- Entries provided:
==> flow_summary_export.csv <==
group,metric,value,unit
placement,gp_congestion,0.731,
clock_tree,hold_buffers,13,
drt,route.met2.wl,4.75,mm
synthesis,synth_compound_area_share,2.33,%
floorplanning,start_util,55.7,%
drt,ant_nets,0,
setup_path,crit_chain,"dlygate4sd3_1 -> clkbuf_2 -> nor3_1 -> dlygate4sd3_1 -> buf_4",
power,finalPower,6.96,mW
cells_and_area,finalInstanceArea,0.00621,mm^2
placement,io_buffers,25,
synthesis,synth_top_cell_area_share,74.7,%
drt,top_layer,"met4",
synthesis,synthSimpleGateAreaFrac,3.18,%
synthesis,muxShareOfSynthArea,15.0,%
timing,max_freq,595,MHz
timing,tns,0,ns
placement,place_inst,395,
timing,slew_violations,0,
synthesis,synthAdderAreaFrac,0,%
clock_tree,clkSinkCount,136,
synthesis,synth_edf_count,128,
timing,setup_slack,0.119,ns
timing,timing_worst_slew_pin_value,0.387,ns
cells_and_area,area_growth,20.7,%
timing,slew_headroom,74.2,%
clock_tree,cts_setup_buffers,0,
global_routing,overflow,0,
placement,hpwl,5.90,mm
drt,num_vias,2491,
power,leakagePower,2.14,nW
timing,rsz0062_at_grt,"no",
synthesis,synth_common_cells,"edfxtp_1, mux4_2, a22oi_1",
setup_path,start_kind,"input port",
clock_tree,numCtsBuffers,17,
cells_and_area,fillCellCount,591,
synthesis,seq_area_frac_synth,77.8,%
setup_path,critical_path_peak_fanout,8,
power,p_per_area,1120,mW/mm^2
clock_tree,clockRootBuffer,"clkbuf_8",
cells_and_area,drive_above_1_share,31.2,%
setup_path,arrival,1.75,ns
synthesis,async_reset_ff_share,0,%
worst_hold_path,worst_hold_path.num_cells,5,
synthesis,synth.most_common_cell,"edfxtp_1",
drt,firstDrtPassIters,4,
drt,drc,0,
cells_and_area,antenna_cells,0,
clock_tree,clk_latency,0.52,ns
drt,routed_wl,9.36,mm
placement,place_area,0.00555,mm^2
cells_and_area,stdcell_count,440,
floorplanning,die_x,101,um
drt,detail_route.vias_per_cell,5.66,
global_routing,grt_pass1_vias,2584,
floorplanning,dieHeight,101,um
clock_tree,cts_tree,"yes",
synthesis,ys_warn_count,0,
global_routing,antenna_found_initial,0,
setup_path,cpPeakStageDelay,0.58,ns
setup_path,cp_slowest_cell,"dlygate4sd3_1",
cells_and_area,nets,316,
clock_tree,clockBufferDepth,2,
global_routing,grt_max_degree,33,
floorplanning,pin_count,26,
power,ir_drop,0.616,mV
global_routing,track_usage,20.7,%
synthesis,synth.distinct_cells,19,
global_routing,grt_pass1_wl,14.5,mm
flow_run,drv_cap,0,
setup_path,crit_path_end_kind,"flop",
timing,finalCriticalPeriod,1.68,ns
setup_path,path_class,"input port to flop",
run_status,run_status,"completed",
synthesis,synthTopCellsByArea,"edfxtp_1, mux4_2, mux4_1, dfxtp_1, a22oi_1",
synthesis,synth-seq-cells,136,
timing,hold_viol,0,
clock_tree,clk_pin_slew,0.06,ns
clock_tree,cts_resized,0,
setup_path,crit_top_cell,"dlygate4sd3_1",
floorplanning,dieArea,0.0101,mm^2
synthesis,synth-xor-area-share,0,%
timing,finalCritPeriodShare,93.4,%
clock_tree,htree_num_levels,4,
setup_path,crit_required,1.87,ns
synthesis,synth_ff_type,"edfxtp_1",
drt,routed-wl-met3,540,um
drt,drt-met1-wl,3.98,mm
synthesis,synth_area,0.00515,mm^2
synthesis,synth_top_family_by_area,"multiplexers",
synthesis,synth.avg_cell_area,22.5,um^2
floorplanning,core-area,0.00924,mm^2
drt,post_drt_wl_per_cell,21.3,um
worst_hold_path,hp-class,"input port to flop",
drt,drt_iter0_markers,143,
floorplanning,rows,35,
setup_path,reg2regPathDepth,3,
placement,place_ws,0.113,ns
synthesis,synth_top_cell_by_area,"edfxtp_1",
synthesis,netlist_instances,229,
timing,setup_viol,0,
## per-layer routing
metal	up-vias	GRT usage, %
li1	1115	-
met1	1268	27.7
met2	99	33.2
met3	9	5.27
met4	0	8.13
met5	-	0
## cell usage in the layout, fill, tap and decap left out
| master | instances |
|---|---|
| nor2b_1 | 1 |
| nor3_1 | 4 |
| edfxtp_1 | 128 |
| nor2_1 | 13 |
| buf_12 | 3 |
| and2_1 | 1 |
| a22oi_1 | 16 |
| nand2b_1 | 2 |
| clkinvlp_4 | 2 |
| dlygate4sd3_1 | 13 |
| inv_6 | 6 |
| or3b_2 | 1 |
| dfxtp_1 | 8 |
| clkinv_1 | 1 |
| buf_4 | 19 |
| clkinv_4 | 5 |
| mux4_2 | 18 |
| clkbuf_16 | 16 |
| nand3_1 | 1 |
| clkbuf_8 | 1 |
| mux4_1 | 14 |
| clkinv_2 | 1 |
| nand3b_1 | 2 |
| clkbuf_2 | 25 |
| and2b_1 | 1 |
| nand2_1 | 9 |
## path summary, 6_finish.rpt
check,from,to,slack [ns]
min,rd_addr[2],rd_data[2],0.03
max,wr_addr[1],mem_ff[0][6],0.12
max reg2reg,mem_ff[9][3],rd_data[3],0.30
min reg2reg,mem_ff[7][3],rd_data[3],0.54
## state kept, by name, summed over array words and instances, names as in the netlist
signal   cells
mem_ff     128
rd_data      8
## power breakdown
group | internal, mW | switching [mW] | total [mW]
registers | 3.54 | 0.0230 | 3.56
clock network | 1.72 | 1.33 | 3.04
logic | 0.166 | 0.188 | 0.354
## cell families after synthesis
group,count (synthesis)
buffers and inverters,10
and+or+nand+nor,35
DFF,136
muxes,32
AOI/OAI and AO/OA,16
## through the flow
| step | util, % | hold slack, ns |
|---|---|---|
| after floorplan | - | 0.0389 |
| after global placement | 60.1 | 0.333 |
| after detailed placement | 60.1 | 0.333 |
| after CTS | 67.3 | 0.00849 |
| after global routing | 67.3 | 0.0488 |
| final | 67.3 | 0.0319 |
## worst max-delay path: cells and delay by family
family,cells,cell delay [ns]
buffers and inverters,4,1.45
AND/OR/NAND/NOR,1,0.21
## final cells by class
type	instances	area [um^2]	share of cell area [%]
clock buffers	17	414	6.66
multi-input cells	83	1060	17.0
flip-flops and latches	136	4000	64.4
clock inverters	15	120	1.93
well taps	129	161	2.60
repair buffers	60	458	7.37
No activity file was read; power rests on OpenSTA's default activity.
$ cat src/sv/thermostat_relay_controller.sv
// thermostat_relay_controller: top level, stream ports and config registers
// depends on trc_pkg, trc_core and trc_out_buf
//
// usage:
//   one temperature reading (signed quarter degrees) enters per transfer on
//   the s_axis side; exactly one result leaves per reading on m_axis.
//   the reading is evaluated in the cycle it is accepted and its result
//   is registered into the output register, or into the skid stage when
//   the output register holds a result that the receiver does not take;
//   one reading per cycle is taken while s_axis_tready is high. the skid
//   stage lets a new reading in while one result waits; s_axis_tready
//   drops whenever the skid stage holds a result.
//   config registers are written through i_cfg_wr_en / i_cfg_index /
//   i_cfg_wdata, one per cycle; write them only while the block is idle (not enforced by the block).
//   reset (synchronous, active low) empties the output stages, sets the
//   thresholds and limits to their defaults and clears history, counters
//   and mode (standby, relays off).
module thermostat_relay_controller (
    input  logic                                i_clk,
    input  logic                                i_rst_n,
    input  logic                                s_axis_tvalid,
    output logic                                s_axis_tready,
    // [12:0] reading, [15:13] zero
    input  logic [trc_pkg::IN_TDATA_W-1:0]      s_axis_tdata,
    output logic                                m_axis_tvalid,
    input  logic                                m_axis_tready,
    // [0] publish_now, [13:1] reported_value, [14] relay_changed,
    // [15] heater_on, [16] pump_on, [19:17] pause_code, [23:20] zero
    output logic [trc_pkg::OUT_TDATA_W-1:0]     m_axis_tdata,
    input  logic                                i_cfg_wr_en,
    input  logic [trc_pkg::CFG_IDX_W-1:0]       i_cfg_index,
    input  logic [trc_pkg::CFG_DATA_W-1:0]      i_cfg_wdata
);

    trc_pkg::t_cfg    r_cfg;
    trc_pkg::t_result core_result;
    trc_pkg::t_result buf_result;
    logic             can_push;
    logic             push;

    always_ff @(posedge i_clk) begin
        if (!i_rst_n) begin
            r_cfg.lower_threshold <= 13'sd256;
            r_cfg.upper_threshold <= 13'sd272;
            r_cfg.pump_run_limit  <= 16'd30;
            r_cfg.quiet_limit     <= 16'd15;
        end else if (i_cfg_wr_en) begin
            unique case (i_cfg_index)
                trc_pkg::CFG_LOWER_THRESHOLD:
                    r_cfg.lower_threshold <= i_cfg_wdata[trc_pkg::TEMP_W-1:0];
                trc_pkg::CFG_UPPER_THRESHOLD:
                    r_cfg.upper_threshold <= i_cfg_wdata[trc_pkg::TEMP_W-1:0];
                trc_pkg::CFG_PUMP_RUN_LIMIT:
                    r_cfg.pump_run_limit <= i_cfg_wdata;
                trc_pkg::CFG_QUIET_LIMIT:
                    r_cfg.quiet_limit <= i_cfg_wdata;
                default: begin
                end
            endcase
        end
    end

    assign s_axis_tready = can_push;
    assign push          = s_axis_tvalid && can_push;

    trc_core u_core (
        .i_clk     (i_clk),
        .i_rst_n   (i_rst_n),
        .i_push    (push),
        .i_reading (s_axis_tdata[trc_pkg::TEMP_W-1:0]),
        .i_cfg     (r_cfg),
        .o_result  (core_result)
    );

    trc_out_buf u_out_buf (
        .i_clk      (i_clk),
        .i_rst_n    (i_rst_n),
        .i_push     (push),
        .i_data     (core_result),
        .o_can_push (can_push),
        .o_valid    (m_axis_tvalid),
        .i_ready    (m_axis_tready),
        .o_data     (buf_result)
    );

    assign m_axis_tdata = {4'd0, buf_result};

endmodule
<file path="config.mk">
export PLATFORM = sky130hd
export DESIGN_NAME = scpb_cross
export DESIGN_NICKNAME = d
export VERILOG_FILES = /design/src/hw/rtl/scpb_pkg.sv /design/src/hw/rtl/scpb_cross.sv
export SDC_FILE = /design/constraint.sdc
export NUM_CORES = 2
export LEC_CHECK = 0
export ABC_CLOCK_PERIOD_IN_PS = 10550
export BUFFER_PORTS_ARGS = -buffer_cell sky130_fd_sc_hd__buf_2
export CORE_ASPECT_RATIO = 0.9
export CORE_MARGIN = 5
export CORE_UTILIZATION = 50
export CTS_CLUSTER_SIZE = 16
export DETAILED_ROUTE_END_ITERATION = 7
export GPL_TIMING_DRIVEN = 0
export HOLD_SLACK_MARGIN = 0.08
export PLACE_DENSITY = 0.72
export SLEW_MARGIN = 0
export SYNTH_ARGS = -nofsm -noshare
export SYNTH_HDL_FRONTEND = slang
export SYNTH_SLANG_ARGS = --single-unit
</file>
<file path="constraint.sdc">
create_clock -name i_clk -period 10.55 [get_ports i_clk]
set_input_delay 2.11 -clock i_clk [delete_from_list [all_inputs] [get_ports i_clk]]
set_output_delay 2.11 -clock i_clk [all_outputs]
set_load 0.01 [all_outputs]
</file>
<file path="src/hw/rtl/scpb_pkg.sv">
// Shared types and constants for the cone pair bounds test.
package scpb_pkg;

    // Configuration register indexes, in port order.
    localparam int CFG_IDX_BITS = 3;

    typedef enum logic [CFG_IDX_BITS-1:0] {
        CFG_CONE_A_AXIS        = 3'd0,
        CFG_CONE_A_COS         = 3'd1,
        CFG_CONE_B_AXIS        = 3'd2,
        CFG_CONE_B_COS         = 3'd3,
        CFG_TANGENT_ONE_CENTER = 3'd4,
        CFG_TANGENT_TWO_CENTER = 3'd5,
        CFG_TANGENT_COS        = 3'd6,
        CFG_SECOND_PRESENT     = 3'd7
    } t_cfg_idx;

    // Number of vector components.
    localparam int NUM_COMP = 3;

endpackage

</file>
<file path="src/hw/rtl/scpb_cross.sv">
// Registered exact cross product of two packed fixed point vectors.
module scpb_cross
    import scpb_pkg::*;
#(
    parameter int W = 16
) (
    input  logic                        i_clk,
    input  logic [NUM_COMP*W-1:0]       i_a,
    input  logic [NUM_COMP*W-1:0]       i_b,
    output logic [NUM_COMP*(2*W+1)-1:0] o_c
);
    localparam int PW = 2 * W;
    localparam int CW = 2 * W + 1;

    logic signed [W-1:0]  w_a [NUM_COMP];
    logic signed [W-1:0]  w_b [NUM_COMP];
    logic signed [CW-1:0] w_c [NUM_COMP];
    logic [NUM_COMP*CW-1:0] n_c;
    logic [NUM_COMP*CW-1:0] r_c;

    always_comb begin
        for (int k = 0; k < NUM_COMP; k++) begin
            w_a[k] = i_a[k*W +: W];
            w_b[k] = i_b[k*W +: W];
        end
        // x = ay*bz - az*by, y = az*bx - ax*bz, z = ax*by - ay*bx
        for (int k = 0; k < NUM_COMP; k++) begin
            w_c[k] = CW'(PW'(w_a[(k+1)%NUM_COMP]) * PW'(w_b[(k+2)%NUM_COMP]))
                   - CW'(PW'(w_a[(k+2)%NUM_COMP]) * PW'(w_b[(k+1)%NUM_COMP]));
            n_c[k*CW +: CW] = w_c[k];
        end
    end

    always_ff @(posedge i_clk) begin
        r_c <= n_c;
    end

    assign o_c = r_c;
endmodule

</file>
==> results.tsv <==
metric	value	unit
cp-end-kind	flip-flop	
worstPathArrival	10.76	ns
chipHeight	348.9	µm
final_common_cell	inv_1	
status	complete, but fails checks	
nets	9332	
required	10.91	ns
max_freq	96.14	MHz
hold_path.class	in2reg	
syn_nets	9122	
cp-start-kind	input port	
design.portCount	196	
cts_num_sinks	99	
cts_buffers	9	
crit_fanout	10	
cts.reportedPaths.clkPinSlew	0.08	ns
report.final.setup_viol	0	
fin_area	67510	µm²
place.port_buffers	195	
yosysWarnings	0	
cts_buffer_depth	2	
dr.pass1.iters	6	
syn_area	63820	µm²
fin_crit	10.40	ns
drcViolationCount	0	
cts_tree	built	
crit_type	in2reg	
slew_headroom	-0.1019	
routabilityCongestion	1.042	
dpl.hpwl	183.0	mm
start_util	0.5029	
dpl_cell_area	66940	µm²
worstMarginPinSlew	1.653	ns
rows	124	
synth-seq-cells	99	
htreeDepth	3	
hold_viol	0	
vias_per_cell	5.408	
syn_inst	6775	
synth-edff-count	0	
hold_buffers	0	
initialDrtViolationCount	5077	
fill_cells	11674	
worst_hold_slack	2.541	ns
synthArstFlopShare	0	
grt_pass1_vias	49485	
grt_max_degree	19	
syn_to_final_growth	5.775	%
final_cell_mix	inv_1, fa_1, and2_1	
period_share	0.9859	
antenna_found_initial	55	
largest_register_ffs	99	
slew_violations	189	
drive_gt1_frac	0.03634	
violations	max-capacitance violations, max-slew violations	
synth-main-ff-cell	dfxtp_1	
ys_types	73	
routed_wl	223.3	mm
cts_root_buffer	clkbuf_16	
ant_nets	0	
route.vias.total	47338	
rsz0062_at_grt	yes	
grtUsageTotal	0.3412	
routedWlPerCell	25.51	µm
max_cap_violations	17	
die_area	134900	µm²
seq_area_frac_synth	0.03105	
grt_pass1_wl	328.5	mm
core_area	126900	µm²
grt_overflow	0	
fp.dieW	386.6	µm
avgSynthCellArea	9.420	µm²
synthesized netlist by cell type (6+ instances only):
cell	n	area, µm²
xnor2_1	115	1007
o21ai_0	37	185.2
o21a_1	8	60.06
o21bai_1	8	60.06
and2_1	810	5067
a211oi_1	6	45.04
and3_1	8	50.05
or3_1	6	37.54
nor2_1	97	364.1
xor2_1	27	236.5
fa_1	1767	35370
nand2_1	682	2560
clkbuf_1	283	1062
a21oi_1	77	385.4
nand3_1	20	100.1
inv_1	2033	7631
a21o_1	34	255.2
nand2b_1	55	344.1
ha_1	483	6043
dfxtp_1	99	1982
nor3_1	11	55.05
nand4_1	6	37.54
timing repair:
action / in CTS / in global routing
hold endpoints to repair: 0 / 0
setup endpoints to repair: 18 / 21
gates resized for setup: 1 / 8
buffers inserted: 0 / 8
final cells by class:
| class | count | area [µm²] | area share |
|---|---|---|---|
| sequential | 99 | 1982 | 0.02936 |
| antenna | 62 | 155.1 | 0.002298 |
| buffer | 281 | 1059 | 0.01568 |
| inverter | 2035 | 7657 | 0.1134 |
| clock inverter | 6 | 83.83 | 0.001242 |
| clock buffer | 10 | 229.0 | 0.003392 |
| tap | 1701 | 2128 | 0.03153 |
| timing repair buffer | 206 | 1086 | 0.01609 |
| multi-input combinational | 4353 | 53130 | 0.7870 |
stage by stage:
| step | setup TNS (ns) | instances | worst slack [ns] | util |
|---|---|---|---|---|
| finish | 0 | 8753 | 0.1489 | 0.5319 |
| global route | -0.003472 | 8708 | -0.003472 | 0.5310 |
| floorplan | 0 | 6775 | 1.485 | - |
| global placement | -22.75 | 8671 | -1.928 | 0.5273 |
| detailed placement | -20.98 | 8672 | -1.157 | 0.5275 |
| CTS | 0 | 8684 | 0.002141 | 0.5298 |
final timing paths:
check / start / to / slack (ns) / cells past startpoint
max: i_b[20] / o_c[30]$_DFF_P_ / 0.15 / 25
min: i_b[16] / o_c[1]$_DFF_P_ / 2.54 / 4
worst max-delay path, cell delays in order:
cell and delay (ns):
buf_2 0.19, clkbuf_1 1.03, nand2_1 0.16, fa_1 0.66, inv_1 0.18, fa_1 0.51, inv_1 0.05, fa_1 0.47
fa_1 0.51, fa_1 0.56, fa_1 0.45, fa_1 0.55, inv_1 0.07, fa_1 0.47, inv_1 0.04, ha_1 0.59
inv_1 0.18, or3_1 0.45, or3_1 0.41, o311ai_2 0.11, buf_4 0.28, a21o_1 0.23, a41o_1 0.25, nor2_1 0.06
xnor2_1 0.13
logic make-up after synthesis:
logic type	synth area share
xor gates and xnor gates	0.01949
DFF	0.03105
muxes	0.0001568
adders and majority gates	0.6490
buffers and inverters	0.1366
and+or+nand+nor	0.1372
AOI/OAI and AO/OA	0.02649
layer usage:
layer  up-vias  GRT usage  wire (µm)
met5         -    0.02413        575
met4        24     0.1820      15550
met3       582     0.1574      33480
met2      3234     0.4784      90920
met1     24007     0.4396      82740
li1      19491          -          -
Power is not shown: default switching activity piles up to over one toggle a cycle in this logic, so the estimate is an artifact.
## config.mk

```make
export PLATFORM = sky130hd
export DESIGN_NAME = sorted_software_timer_queue_top
export DESIGN_NICKNAME = d
export VERILOG_FILES = /design/src/hw/rtl/stq_pkg.sv /design/src/hw/rtl/stq_cell.sv /design/src/hw/rtl/sorted_software_timer_queue_top.sv
export SDC_FILE = /design/constraint.sdc
export NUM_CORES = 1
export LEC_CHECK = 0
export BUFFER_PORTS_ARGS = -buffer_cell sky130_fd_sc_hd__buf_2
export CORE_ASPECT_RATIO = 0.7
export CORE_MARGIN = 4
export CORE_UTILIZATION = 60
export DETAILED_ROUTE_END_ITERATION = 6
export HOLD_SLACK_MARGIN = 0.03
export PLACE_DENSITY = 0.75
export RECOVER_POWER = 25
export SETUP_SLACK_MARGIN = 0.3
export SYNTH_ARGS = -nofsm -noshare
export SYNTH_HDL_FRONTEND = slang
export SYNTH_HIERARCHICAL = 1
export SYNTH_SLANG_ARGS = --single-unit
```

## constraint.sdc

```tcl
create_clock -name i_clk -period 9.6 [get_ports i_clk]
set_input_delay 2.88 -clock i_clk [delete_from_list [all_inputs] [get_ports i_clk]]
set_output_delay 2.88 -clock i_clk [all_outputs]
set_load 0.03 [all_outputs]
```
===== config.mk =====
export PLATFORM = sky130hd
export DESIGN_NAME = grq_regs
export DESIGN_NICKNAME = d
export VERILOG_FILES = /design/src/hdl/grq_pkg.sv /design/src/hdl/grq_regs.sv
export SDC_FILE = /design/constraint.sdc
export NUM_CORES = 1
export LEC_CHECK = 0
export BUFFER_PORTS_ARGS = -buffer_cell sky130_fd_sc_hd__clkbuf_2
export CAP_MARGIN = 20
export CORE_MARGIN = 4
export CORE_UTILIZATION = 40
export DETAILED_ROUTE_END_ITERATION = 6
export GPL_TIMING_DRIVEN = 0
export PLACE_DENSITY = 0.68
export SYNTH_ARGS = -nofsm -noshare
export SYNTH_HDL_FRONTEND = slang
export SYNTH_SLANG_ARGS = --single-unit

===== constraint.sdc =====
create_clock -name clk -period 1.3 [get_ports clk]
set_input_delay 0.065 -clock clk [delete_from_list [all_inputs] [get_ports clk]]
set_output_delay 0.065 -clock clk [all_outputs]
set_load 0.01 [all_outputs]

===== src/hdl/grq_pkg.sv =====
// ----------------------------------------------------------------------------
// grq_pkg
// shared widths, register indexes, limits, state and interface types for the
// gain ranging quantizer
// ----------------------------------------------------------------------------
package grq_pkg;

  // field and register widths
  localparam int SAMPLE_W    = 32;
  localparam int MANT_W      = 25;
  localparam int INDEX_W     = 3;
  localparam int RECON_W     = 48;
  localparam int MANT_BITS_W = 5;
  localparam int LEVEL_W     = 31;
  localparam int COUNT_W     = 3;
  localparam int GAIN_W      = 12;
  localparam int NUM_GAINS   = 4;
  localparam int CFG_INDEX_W = 3;
  localparam int CFG_DATA_W  = 31;

  // internal arithmetic widths
  localparam int MAG_W   = 24;                 // mantissa magnitude
  localparam int DEN_W   = LEVEL_W + GAIN_W;   // level * first gain
  localparam int NUM_W   = SAMPLE_W + GAIN_W;  // sample magnitude * gain
  localparam int REM_W   = DEN_W;              // divider remainder
  localparam int QUO_W   = 48;                 // divider quotient / dividend
  localparam int P_W     = 54;                 // mantissa * level
  localparam int HALF_W  = 27;                 // split of p for partial products
  localparam int PART_W  = HALF_W + GAIN_W;
  localparam int PROD_W  = P_W + GAIN_W;       // p * first gain
  localparam int TRIAL_STEPS = 24;
  localparam int RECON_STEPS = 48;
  localparam int STEP_W      = 6;

  // register indexes
  localparam logic [CFG_INDEX_W-1:0] REG_MANT_BITS   = 3'd0;
  localparam logic [CFG_INDEX_W-1:0] REG_LEVEL       = 3'd1;
  localparam logic [CFG_INDEX_W-1:0] REG_GAIN_COUNT  = 3'd2;
  localparam logic [CFG_INDEX_W-1:0] REG_GAIN_FIRST  = 3'd3;
  localparam logic [CFG_INDEX_W-1:0] REG_GAIN_SECOND = 3'd4;
  localparam logic [CFG_INDEX_W-1:0] REG_GAIN_THIRD  = 3'd5;
  localparam logic [CFG_INDEX_W-1:0] REG_GAIN_FOURTH = 3'd6;

  // reset values and limits
  localparam logic [MANT_BITS_W-1:0] MANT_BITS_RESET = 5'd14;
  localparam logic [LEVEL_W-1:0]     LEVEL_RESET     = 31'd65536;
  localparam logic [COUNT_W-1:0]     COUNT_RESET     = 3'd1;
  localparam logic [GAIN_W-1:0]      GAIN_RESET      = 12'd1;
  localparam logic [MANT_BITS_W-1:0] MANT_BITS_MIN   = 5'd2;
  localparam logic [MANT_BITS_W-1:0] MANT_BITS_MAX   = 5'd24;
  localparam logic [COUNT_W-1:0]     COUNT_MAX       = 3'd4;
  localparam logic [INDEX_W-1:0]     CLIP_INDEX      = 3'd4;
  localparam logic [RECON_W:0]       RECON_POS_LIMIT = 49'h0_7FFF_FFFF_FFFF;
  localparam logic [RECON_W:0]       RECON_NEG_LIMIT = 49'h0_8000_0000_0000;

  // sanitized configuration
  typedef struct packed {
    logic [MANT_BITS_W-1:0]             mant_bits;
    logic [LEVEL_W-1:0]                 level;
    logic [COUNT_W-1:0]                 count;
    logic [NUM_GAINS-1:0][GAIN_W-1:0]   gain;
  } cfg_t;

  // controller to datapath
  typedef struct packed {
    logic load_item;
    logic trial_mul;
    logic trial_load;
    logic div_step;
    logic trial_accept;
    logic next_gain;
    logic clip_select;
    logic recon_p;
    logic recon_lo;
    logic recon_hi;
    logic recon_load;
    logic out_load;
  } cmd_t;

  // datapath to controller
  typedef struct packed {
    logic trial_early;
    logic trial_fit;
    logic last_trial;
  } status_t;

  typedef enum logic [3:0] {
    S_IDLE,
    S_TRIAL_MUL,
    S_TRIAL_LOAD,
    S_TRIAL_DIV,
    S_TRIAL_EVAL,
    S_RECON_P,
    S_RECON_LO,
    S_RECON_HI,
    S_RECON_LOAD,
    S_RECON_DIV,
    S_FINISH
  } state_t;

endpackage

- How to complete this task: Within this data, count the lines that include the string "group" and write the number with nothing else.

- Expected answer: 3